Indirect discrimination: detriment
- Sub-paragraph (iii) requires the applied condition to be to the relevant person's detriment because he cannot comply with it. Rightly, it was not disputed that sub-paragraph (iii) is satisfied in the present case, by the hypothetical nomad gipsy being excluded from the Cat and Mutton: I say hypothetical, because there was no evidence that (there were any gipsies amongst the travellers on the nearby sites).
Indirect discrimination: justification
- I have left sub-paragraph (ii) to the end, for this reason. On the admitted or proved facts it is possible for this court to decide whether sub-paragraphs (i) and (iii) are satisfied, even though the judge himself did not decide these points. Sub-paragraph (ii) is different. On the facts before us it would not be satisfactory for this court to attempt to decide this point, which the judge expressly left open.
- In these circumstances for my part I would remit the action to the county court for the judge to determine whether section 1(1)(b)(ii) is satisfied in the present case and, if it is, for him to make such order as he considers appropriate. I would allow this appeal accordingly.
- LORD JUSTICE TAYLOR: I agree.

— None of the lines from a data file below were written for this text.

`config.mk`:
```
export PLATFORM = sky130hd
export DESIGN_NAME = filter_scan_ctrl
export DESIGN_NICKNAME = d
export VERILOG_FILES = /design/src/rtl/filter_scan_pkg.sv /design/src/rtl/filter_evt_fifo.sv /design/src/rtl/filter_scan_ctrl.sv
export SDC_FILE = /design/constraint.sdc
export NUM_CORES = 1
export LEC_CHECK = 0
export BUFFER_PORTS_ARGS = -buffer_cell sky130_fd_sc_hd__buf_2
export CAP_MARGIN = 10
export CORE_MARGIN = 8
export CORE_UTILIZATION = 40
export CTS_CLUSTER_SIZE = 28
export DETAILED_ROUTE_END_ITERATION = 16
export PLACE_DENSITY = 0.55
export REMOVE_ABC_BUFFERS = 1
export SLEW_MARGIN = 30
export SYNTH_ARGS = -nofsm -noshare
export SYNTH_HDL_FRONTEND = slang
export SYNTH_HIERARCHICAL = 1
export SYNTH_SLANG_ARGS = --single-unit
```
`constraint.sdc`:
```
create_clock -name clk_i -period 14.5 [get_ports clk_i]
set_clock_uncertainty 0.15 [all_clocks]
set_input_delay 2.9 -clock clk_i [delete_from_list [all_inputs] [get_ports clk_i]]
set_output_delay 2.9 -clock clk_i [all_outputs]
set_load 0.01 [all_outputs]
```
`src/rtl/filter_scan_pkg.sv`:
```
// Shared types and default parameters for the scanned input filter.
package filter_scan_pkg;

  localparam int unsigned DefNumCh     = 8;
  localparam int unsigned DefCtrWidth  = 8;
  localparam int unsigned DefThreshVal = 3;
  localparam int unsigned DefEvtDepth  = 4;

  // Event channel field is sized for the widest supported channel count.
  localparam int unsigned EvtChW = 8;

  typedef struct packed {
    logic [EvtChW-1:0] ch;
    logic              val;
  } evt_t;

  localparam int unsigned EvtW = $bits(evt_t);

endpackage

```
`src/rtl/filter_evt_fifo.sv`:
```
// Synchronous valid/ready event queue; head reads as zero while empty.
module filter_evt_fifo
  import filter_scan_pkg::*;
#(
  parameter int unsigned Depth = DefEvtDepth
) (
  input  logic            clk_i,
  input  logic            rst_i,
  input  logic            push_i,
  input  logic [EvtW-1:0] wdata_i,
  input  logic            pop_i,
  output logic            valid_o,
  output logic [EvtW-1:0] rdata_o,
  output logic            full_o,
  output logic            empty_o,
  output logic            drop_o
);

  localparam int unsigned AddrW = $clog2(Depth);

  logic [AddrW-1:0] wr_ptr_q, rd_ptr_q;
  logic [AddrW:0]   cnt_q;
  logic [EvtW-1:0]  mem_q [Depth];
  logic             do_push, do_pop;

  assign empty_o = (cnt_q == '0);
  assign full_o  = (cnt_q == (AddrW + 1)'(Depth));
  assign valid_o = !empty_o;
  assign do_pop  = pop_i && !empty_o;
  // A pop in the same cycle frees the slot, so a push on full is still taken.
  assign do_push = push_i && (!full_o || do_pop);
  assign drop_o  = push_i && !do_push;
  assign rdata_o = empty_o ? '0 : mem_q[rd_ptr_q];

  always_ff @(posedge clk_i) begin
    if (rst_i) begin
      wr_ptr_q <= '0;
      rd_ptr_q <= '0;
      cnt_q    <= '0;
    end else begin
      if (do_push) wr_ptr_q <= wr_ptr_q + AddrW'(1);
      if (do_pop)  rd_ptr_q <= rd_ptr_q + AddrW'(1);
      case ({do_push, do_pop})
        2'b10:   cnt_q <= cnt_q + (AddrW + 1)'(1);
        2'b01:   cnt_q <= cnt_q - (AddrW + 1)'(1);
        default: cnt_q <= cnt_q;
      endcase
    end
  end

  always_ff @(posedge clk_i) begin
    if (do_push) mem_q[wr_ptr_q] <= wdata_i;
  end

endmodule

```
`src/rtl/filter_scan_ctrl.sv`:
```
// Round-robin debounce filter: one shared counter datapath visits a channel per enabled cycle
// and queues an event whenever a channel's stored value changes.
module filter_scan_ctrl
  import filter_scan_pkg::*;
#(
  parameter int unsigned NumCh     = DefNumCh,
  parameter int unsigned CtrWidth  = DefCtrWidth,
  parameter int unsigned DefThresh = DefThreshVal,
  parameter int unsigned EvtDepth  = DefEvtDepth,
  localparam int unsigned ChW      = $clog2(NumCh)
) (
  input  logic                clk_i,
  input  logic                rst_i,
  input  logic [NumCh-1:0]    raw_i,
  input  logic                scan_en_i,
  input  logic                cfg_we_i,
  input  logic [ChW-1:0]      cfg_ch_i,
  input  logic                cfg_en_i,
  input  logic [CtrWidth-1:0] cfg_thresh_i,
  output logic [NumCh-1:0]    filt_o,
  output logic                evt_valid_o,
  input  logic                evt_ready_i,
  output logic [ChW-1:0]      evt_ch_o,
  output logic                evt_val_o,
  output logic                ovf_o,
  input  logic                ovf_clr_i
);

  logic [ChW-1:0]      idx_q, idx_nxt;
  logic [NumCh-1:0]    sample_q, stored_q, en_q;
  logic [CtrWidth-1:0] ctr_q    [NumCh];
  logic [CtrWidth-1:0] thresh_q [NumCh];
  logic                ovf_q;

  logic                cur_raw, upd, push, cfg_hit, drop;
  logic [CtrWidth-1:0] ctr_cur, thr_cur, ctr_nxt;
  evt_t                push_evt, head_evt;
  logic                fifo_full, fifo_empty;

  always_comb begin
    cur_raw = raw_i[idx_q];
    ctr_cur = ctr_q[idx_q];
    thr_cur = thresh_q[idx_q];
    if (cur_raw != sample_q[idx_q]) begin
      ctr_nxt = '0;
    end else if (ctr_cur == thr_cur) begin
      ctr_nxt = ctr_cur;
    end else begin
      ctr_nxt = ctr_cur + CtrWidth'(1);
    end
    upd     = (ctr_nxt == thr_cur) && (cur_raw != stored_q[idx_q]);
    push    = scan_en_i && upd;
    idx_nxt = (idx_q == ChW'(NumCh - 1)) ? '0 : idx_q + ChW'(1);
    cfg_hit = cfg_we_i && (32'(cfg_ch_i) < NumCh);
    push_evt.ch  = EvtChW'(idx_q);
    push_evt.val = cur_raw;
  end

  always_ff @(posedge clk_i) begin
    if (rst_i) begin
      idx_q    <= '0;
      sample_q <= '0;
      stored_q <= '0;
      en_q     <= '0;
      for (int i = 0; i < NumCh; i++) begin
        ctr_q[i]    <= '0;
        thresh_q[i] <= CtrWidth'(DefThresh);
      end
    end else begin
      if (scan_en_i) begin
        sample_q[idx_q] <= cur_raw;
        ctr_q[idx_q]    <= ctr_nxt;
        if (upd) stored_q[idx_q] <= cur_raw;
        idx_q <= idx_nxt;
      end
      // Placed after the visit so a config write to the visited channel wins on ctr.
      if (cfg_hit) begin
        en_q[cfg_ch_i]     <= cfg_en_i;
        thresh_q[cfg_ch_i] <= cfg_thresh_i;
        ctr_q[cfg_ch_i]    <= '0;
      end
    end
  end

  filter_evt_fifo #(
    .Depth (EvtDepth)
  ) u_evt_fifo (
    .clk_i   (clk_i),
    .rst_i   (rst_i),
    .push_i  (push),
    .wdata_i (push_evt),
    .pop_i   (evt_ready_i),
    .valid_o (evt_valid_o),
    .rdata_o (head_evt),
    .full_o  (fifo_full),
    .empty_o (fifo_empty),
    .drop_o  (drop)
  );

  // A drop outranks a same-cycle clear so no lost event goes unreported.
  always_ff @(posedge clk_i) begin
    if (rst_i) begin
      ovf_q <= 1'b0;
    end else if (drop) begin
      ovf_q <= 1'b1;
    end else if (ovf_clr_i) begin
      ovf_q <= 1'b0;
    end
  end

  assign filt_o    = (en_q & stored_q) | (~en_q & raw_i);
  assign evt_ch_o  = head_evt.ch[ChW-1:0];
  assign evt_val_o = head_evt.val;
  assign ovf_o     = ovf_q;

endmodule

```
==> flow_summary.ini, run 1 <==
[outcome]
outcome = finished clean

[finish]
syn_to_final_growth_pct = 11.5
multiInputGateArea_mm2 = 0.00429
drive_above_1_share = 0.190
post-route-util = 0.451
seqCellArea_mm2 = 0.00449
num-fill-cells = 2125
nets = 926
num_antenna_cells = 0

[cts]
clk_path_buf_depth = 2
cts.sinks = 184
clkSlewWorstSetupHoldPaths_ns = 0.07
worstSkewPairLatency_ns = 0.44
cts_buffers = 17
root_buffer = clkbuf_16
postCtsResizedCells = 0
cts_tree = yes
cts_hold_buf = 0
post_cts_buffers = 0
htree_num_levels = 4

[placed_design]
routabilityCongestion = 0.903
io_buffer_count = 39
dp_hpwl_um = 15900

[synth]
synth_warnings = 6
netlist_instances = 865
netlist_area_mm2 = 0.00911
synth_area_per_cell_um2 = 10.5

[pwr]
peakVddDrop_v = 0.0000726
power_density_mw_per_mm2 = 116
p_leak_uw = 0.00332
finalPower_uw = 1180

[sta]
report.final.slew_viol_count = 0
period_share = 0.505
tightest_slew_ns = 0.996
tns_ns = 0
fmax_mhz = 136
setup_violations = 0
hold_viol = 0
max-slew-margin-rel = 0.334
fin_crit_ns = 7.33
rsz0062_at_grt = false
worst_hold_slack_ns = 0.302

[floorplanning]
start_util = 0.405
die_area_mm2 = 0.0279
dieWidth_um = 167
fp-row-count = 55
io_pins = 40
coreArea_mm2 = 0.0225
chipHeight_um = 167

[worst_setup_path]
crit_fanout = 23
critPathMaxStageDelay_ns = 0.75
critPathLaunchType = primary input
worstSetupPathType = in -> reg
cp_cell_sequence = buf_2 > mux4_2 > mux2_2 > xor2_1 > nand4_1 > and3b_1 > nor4_4 > nand2_1 > nor3_1 > o21a_4 > inv_1 > ha_1 > inv_1 > fa_1 > xor2_1 > or3_2 > a21oi_1
end_kind = flop
worstPathArrival_ns = 7.53
reg2reg_to = u_evt_fifo/cnt_q[2]
path_buf_inv = 3
r2r.worst_path.cells = 18
crit_required_ns = 14.70
cpMaxStageDelayCell = nor4_4
reg2reg_slack_ns = 8.54
path_delay_family = simple AND/OR/NAND/NOR gates

[detailed_routing]
wl_per_cell_um = 20.3
vias = 6564
drtIter0Drc = 372
drt_wl_total_um = 24100
drt_pass1_iterations = 5
viasPerCell = 5.52
antenna_left = 0
drc = 0

[hold_path]
hold_depth = 2
hold_path.class = reg -> reg
hp-start = ctr_q[4][0]
whs_endpoint = ctr_q[4][0]

[grt]
antenna_found_initial = 0
track_usage = 0.175
grt_max_degree = 41
grt_pass1_wl_um = 37700
grt_pass1_vias = 6401
overflow = 0

[flow_run]
max_cap_violations = 0
-- sequential cells by signal, indices dropped and copies added, names as in the netlist, 3 cells and up, named ones only --
name              cells
ctr_q                64
thresh_q             64
u_evt_fifo/mem_q     16
en_q                  8
sample_q              8
stored_q              8
idx_q                 3
u_evt_fifo/cnt_q      3
-- per-stage QoR --
stage | instance area, µm² | worst slack (ns) | instances
final | 10200 | 7.17 | 1189
after global routing | 10200 | 6.87 | 1189
after CTS | 10200 | 7.19 | 1189
after detailed placement | 9540 | 6.78 | 1157
after global placement | 9530 | 6.92 | 1157
after floorplan | 8880 | 7.38 | 820
-- worst max-delay path by stage --
| stage | start | endpoint | slack, ns | cells after the start |
|---|---|---|---|---|
| 4_1_cts | raw_i[7] | u_evt_fifo/cnt_q[2] | 7.19 | 17 |
| 3_5_place_dp | raw_i[7] | u_evt_fifo/cnt_q[2] | 6.78 | 17 |
| 3_3_place_gp | raw_i[3] | u_evt_fifo/cnt_q[2] | 6.92 | 17 |
| 2_1_floorplan | raw_i[7] | u_evt_fifo/cnt_q[2] | 7.38 | 16 |
| 6_report | raw_i[7] | u_evt_fifo/cnt_q[2] | 7.17 | 17 |
| 5_1_grt | raw_i[3] | u_evt_fifo/cnt_q[2] | 6.87 | 17 |
-- worst register-to-register path: stages, from the launching register on --
cell     delay, ns
dfxtp_2       0.31
buf_4         0.58
mux4_2        0.67
mux2_2        0.36
xor2_1        0.19
nor4_2        0.62
nand4_1       0.23
and3b_1       0.26
nor4_4        0.75
nand2_1       0.10
nor3_1        0.31
o21a_4        0.23
inv_1         0.05
ha_1          0.22
inv_1         0.08
fa_1          0.17
xor2_1        0.07
or3_2         0.41
a21oi_1       0.14
-- where the power goes --
group          switching [µW]  internal (µW)  leakage [µW]
logic                    81.9           44.1       0.00141
registers                5.12            555       0.00161
clock network             226            265      0.000303
total                     313            864       0.00332
-- layer usage --
layer | up-vias | track usage | routed length (µm)
met2 | 166 | 0.299 | 12000
met3 | 23 | 0.0258 | 903
met4 | 0 | 0.0494 | 303
met1 | 3227 | 0.227 | 10900
met5 | - | 0 | 0
li1 | 3148 | - | -
-- cells in the final DEF, fill, tap and decap left out, types with 9 or more instances in the layout --
cell type	count
nand2_1	158
dfxtp_1	103
a21oi_1	86
edfxtp_1	80
and2_1	52
nor2_1	44
buf_2	39
mux4_2	38
inv_1	29
mux2_2	20
o21ai_0	17
clkbuf_16	17
or3_1	16
a211oi_1	14
nand4_1	14
buf_4	13
nor3_1	12
nand2b_1	12
xnor2_1	10
mux2i_1	9
nor2b_1	9
-- layout make-up --
class,instances,area share
tap,285,0.0351
inverter,29,0.0107
sequential,184,0.442
clock buffer,17,0.0419
multi-input combinational,607,0.423
timing repair buffer,52,0.0288
clock inverter,15,0.0192
Note: power is estimated with default switching activity, not from simulation.
==> run 2: changes to the inputs <==
PLACE_DENSITY = 0.57   (was 0.55)
clock period = 6.11 ns   (was 14.5 ns; I/O delays follow)
==> flow_summary.ini, run 2 (synthesis gave the netlist of run 1 again) <==
[finish]
reg_top3 = ctr_q: 64 flops, thresh_q: 64 flops, u_evt_fifo/mem_q: 16 flops
final_common_cell = nand2_1
post-route-util = 0.452
nets = 929
num_antenna_cells = 0
drive_above_1_share = 0.193
syn_to_final_growth_pct = 11.6
fin_cells = 1192
final_cell_mix = nand2_1 (158), dfxtp_1 (103), a21oi_1 (86)

[placed_design]
dp_cells = 1160
io_buffer_count = 39
pre_cts_ws_ns = 0.631
dp_hpwl_um = 16000
routabilityCongestion = 0.837

[detailed_routing]
vias = 6546
drt_pass1_iterations = 7
antenna_left = 0
drtIter0Drc = 411
viasPerCell = 5.49
drc = 0
drt_wl_total_um = 23700
wl_per_cell_um = 19.9

[grt]
grtUsageMet1 = 0.223
use_met2 = 0.292
met3_usage = 0.0310
track_usage = 0.173
busiest_layer = met2
grt_max_degree = 41
grt_pass1_vias = 6536
overflow = 0
grt_pass1_wl_um = 37500
antenna_found_initial = 1

[flow_run]
max_cap_violations = 0

[floorplanning]
fp-row-count = 55
io_pins = 40
dieWidth_um = 167
start_util = 0.405
coreArea_mm2 = 0.0225
chipHeight_um = 167
die_area_mm2 = 0.0279

[sta]
rsz0062_at_grt = false
tightest_slew_ns = 0.902
timing.final.ws_setup_ns = 0.858
max-slew-margin-rel = 0.397
period_share = 0.860
hold_viol = 0
tns_ns = 0
setup_violations = 0
fin_crit_ns = 5.25
fmax_mhz = 190
report.final.slew_viol_count = 0

[worst_setup_path]
path_delay_family = simple AND/OR/NAND/NOR gates
reg2reg_slack_ns = 0.86
reg2reg_to = u_evt_fifo/cnt_q[2]
crit_required_ns = 6.31
path_buf_inv = 3
worstPathArrival_ns = 5.46
cp_cell_sequence = buf_4 > mux2i_1 > xnor2_1 > nor4_2 > nand4_1 > and3b_1 > nor4_4 > nand2_1 > nor3_1 > o21a_4 > inv_1 > ha_1 > inv_1 > fa_1 > xor2_1 > or3_2 > a21oi_1
r2r.worst_path.cells = 17
cpMaxStageDelayCell = dfxtp_1
path_depth = 17
end_kind = flop
cp_common_cell = inv_1
crit_end = u_evt_fifo/cnt_q[2]
crit_fanout = 15
critPathLaunchType = flop
worstSetupPathType = reg -> reg
critPathMaxStageDelay_ns = 0.87

[pwr]
power.sequential.fraction = 0.487
peakVddDrop_v = 0.000174
clkPwrFrac = 0.402
p_leak_uw = 0.00333
power_density_mw_per_mm2 = 269
p_switching_uw = 758
pwr-share-comb = 0.111
finalPower_uw = 2740
internal_power_uw = 1980
switching_share = 0.277

[cts]
cts_hold_buf = 0
htree_num_levels = 4
clkSlewWorstSetupHoldPaths_ns = 0.08
cts_buffers = 17
worstSkewPairLatency_ns = 0.44
root_buffer = clkbuf_16
cts_tree = yes
cts.sinks = 184
postCtsResizedCells = 0
clk_path_buf_depth = 2
post_cts_buffers = 0

[outcome]
outcome = finished clean

[hold_path]
hold_path.class = reg -> reg
==> run 2: cell count changes in the layout (fill, tap and decap cells not counted), sizes merged <==
cell and change:
bufinv -2, clkinv +3, buf +3, clkinvlp -1
==> run 2: how the worst min path moves through the flow <==
stage	depth (start not counted)	start	endpoint
2_1_floorplan	2	sample_q[2]	sample_q[2]
3_3_place_gp	2	ctr_q[6][5]	ctr_q[6][5]
3_5_place_dp	2	ctr_q[4][2]	ctr_q[4][2]
4_1_cts	2	ctr_q[1][0]	ctr_q[1][0]
5_1_grt	2	ctr_q[1][4]	ctr_q[1][4]
6_report	2	ctr_q[6][2]	ctr_q[6][2]
==> run 2: cell type report <==
type                    count  area (µm²)
fillers                  2110       12300
flip-flops and latches    184        4490
multi-input cells         607        4300
clock buffers              17         425
well taps                 285         357
repair buffers             55         328
clock inverters            15         166
inverters                  29         109
==> run 2: routing by layer <==
layer / routed length, µm / part of all wire
met1: 10800 / 0.46
met2: 11700 / 0.49
met3: 822 / 0.035
met4: 371 / 0.016
met5: 0 / 0
==> run 2: power by group through the flow <==
stage               clock network (µW)  registers, µW  logic [µW]
finish                            1100           1330         303
floorplan                            0           1370         179
detailed placement                   0           1360         301
CTS                               1120           1330         303
global route                      1170           1340         328
global placement                     0           1360         301
==> run 2: per-stage QoR <==
step | hold slack (ns) | area [µm²]
floorplan | 0.277 | 8880
global placement | 0.289 | 9570
detailed placement | 0.296 | 9570
CTS | 0.307 | 10200
global route | 0.323 | 10200
finish | 0.305 | 10200
==> run 2: worst register-to-register path, delay by kind of cell, from the launching register on <==
kind	cells	cell delay, ns
simple gates	7	2.16
flops	1	0.87
mux	1	0.51
buf+inv	3	0.49
fa+ha+maj	2	0.39
compound gates	2	0.36
xor+xnor	2	0.25
==> run 3: changes to the inputs <==
MAX_ROUTING_LAYER = met4   (was unset)
==> flow_summary.ini, run 3 (synthesis gave the netlist of run 1 again) <==
[sta]
tns_ns = 0
hold_viol = 0
tightest_slew_ns = 0.927
fin_crit_ns = 5.27
report.final.slew_viol_count = 0
setup_violations = 0
rsz0062_at_grt = false
max-slew-margin-rel = 0.379
fmax_mhz = 190
period_share = 0.862
timing.final.ws_setup_ns = 0.843

[finish]
seqCellArea_mm2 = 0.00449
num_antenna_cells = 0
multiInputGateArea_mm2 = 0.00430
nets = 930
num-fill-cells = 2113
final_cell_mix = nand2_1 (158), dfxtp_1 (103), a21oi_1 (86)
syn_to_final_growth_pct = 11.6
final_common_cell = nand2_1
reg_top3 = ctr_q: 64 flops, thresh_q: 64 flops, u_evt_fifo/mem_q: 16 flops
drive_above_1_share = 0.193

[worst_setup_path]
worstPathArrival_ns = 5.46
crit_fanout = 15
crit_required_ns = 6.31
critPathLaunchType = flop
end_kind = flop
worstSetupPathType = reg -> reg

[detailed_routing]
viasPerCell = 5.47
drtIter0Drc = 393
wl_per_cell_um = 19.7
met3RoutedLength_um = 922
met2_length_um = 11500
wl_met1_um = 10600
vias = 6528
drt_pass1_iterations = 5
drt_wl_total_um = 23500
top_layer_used = met4
antenna_left = 0
drc = 0

[grt]
antenna_found_initial = 0
overflow = 0
grt_max_degree = 41
grt_pass1_vias = 6478
track_usage = 0.177
grt_pass1_wl_um = 37100

[cts]
postCtsResizedCells = 0
post_cts_buffers = 0
cts_tree = yes
cts_buffers = 17
clkSlewWorstSetupHoldPaths_ns = 0.07
clk_path_buf_depth = 2
htree_num_levels = 4
worstSkewPairLatency_ns = 0.43
cts_hold_buf = 0
root_buffer = clkbuf_16
cts.sinks = 184

[floorplanning]
start_util = 0.405
chipHeight_um = 167
fp-row-count = 55
dieWidth_um = 167
coreArea_mm2 = 0.0225
io_pins = 40
die_area_mm2 = 0.0279

[pwr]
power_density_mw_per_mm2 = 269
peakVddDrop_v = 0.000206
p_leak_uw = 0.00332

[placed_design]
io_buffer_count = 39
dp_hpwl_um = 16300
routabilityCongestion = 0.915
pre_cts_ws_ns = 0.578

[flow_run]
max_cap_violations = 0

[outcome]
outcome = finished clean

[hold_path]
hold_path.class = reg -> reg
-- run 3: cell type report --
class | instances | area share
flip-flops and latches | 184 | 0.441
multi-input cells | 607 | 0.422
clock inverters | 14 | 0.0155
repair buffers | 56 | 0.0330
clock buffers | 18 | 0.0422
inverters | 29 | 0.0107
well taps | 285 | 0.0351
-- run 3: layer usage --
metal	vias up	GRT usage
li1	3155	-
met1	3173	0.222
met2	166	0.287
met3	34	0.0203
met4	0	0.0693
met5	-	-
-- run 3: path summary, 6_finish.rpt --
check                         to  slack (ns)   startpoint  cells past startpoint
max reg2reg  u_evt_fifo/cnt_q[2]        0.84         flop                     17
min                  ctr_q[5][4]        0.30  ctr_q[5][4]                      2
min reg2reg          ctr_q[5][4]        0.30  ctr_q[5][4]                      2
max          u_evt_fifo/cnt_q[2]        0.84         flop                     17
-- run 3: worst max-delay path: stages (launching register included) --
cell and delay (ns):
dfxtp_1 0.91, nor2b_1 0.09, a22oi_1 0.57, nand3_1 0.28
a2111oi_4 0.66, nand2_1 0.25, a211oi_1 0.28, and4_1 0.28
nand2_1 0.08, nor3_1 0.25, o21a_4 0.22, inv_1 0.05
ha_1 0.21, inv_1 0.07, fa_1 0.19, xor2_1 0.07
or3_2 0.41, a21oi_1 0.16
-- run 3: power breakdown --
group	switching (µW)	internal (µW)	leakage (µW)	total (µW)
Clock	518	582	0.000278	1100
Sequential	15.7	1320	0.00161	1330
Combinational	195	110	0.00144	304
Total	729	2010	0.00332	2740
-- run 3: through the flow --
step	utilization	cells	area [µm²]	total power, µW	hold WS (ns)
floorplan	-	820	8880	1550	0.277
global placement	0.426	1161	9580	1660	0.289
detailed placement	0.426	1161	9580	1670	0.294
CTS	0.452	1193	10200	2760	0.304
global route	0.452	1193	10200	2830	0.320
finish	0.452	1193	10200	2740	0.304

The commission's case under section 1(1)(a) of the Race Relations Act 1976 must fail for the reasons given by my Lord. The word "traveller" is not synonymous with the word "gypsy."
- The case under section 1(1)(b) turns essentially on whether gipsies are a racial group within the meaning of the Act. It is only on that issue that I wish to add some observations.
- The learned judge considered four different approaches to the issue. First he said he would consider the evidence of the two expert witnesses called on behalf of the commission and their gipsy witness Mr. Mercer. In fact, he made no reference to Mr. Mercer in dealing with this first approach. Clearly, the two experts made an unfavourable impression on the learned judge who described their views as wholly obsessive, biased and totally preconceived. In particular, he found Dr. Acton to be a very bad witness in that he could not be contained within the ordinary question and answer routine. The learned judge summarised his conclusions on this approach (i.e. via the commission's witnesses) by saying merely that he approached the experts "with much caution and doubt" and did not consider "that their evidence overrides or displaces the views" he later set out. But, however difficult or partisan the experts may have been, it was surely an excessive reaction to reject their evidence altogether. The historical account they gave of gypsies, their origins and customs was not contradicted by any other evidence. Furthermore, Mr. Mercer gave first hand evidence confirming much of what they said and the learned judge made no finding adverse to his qualities as a witness.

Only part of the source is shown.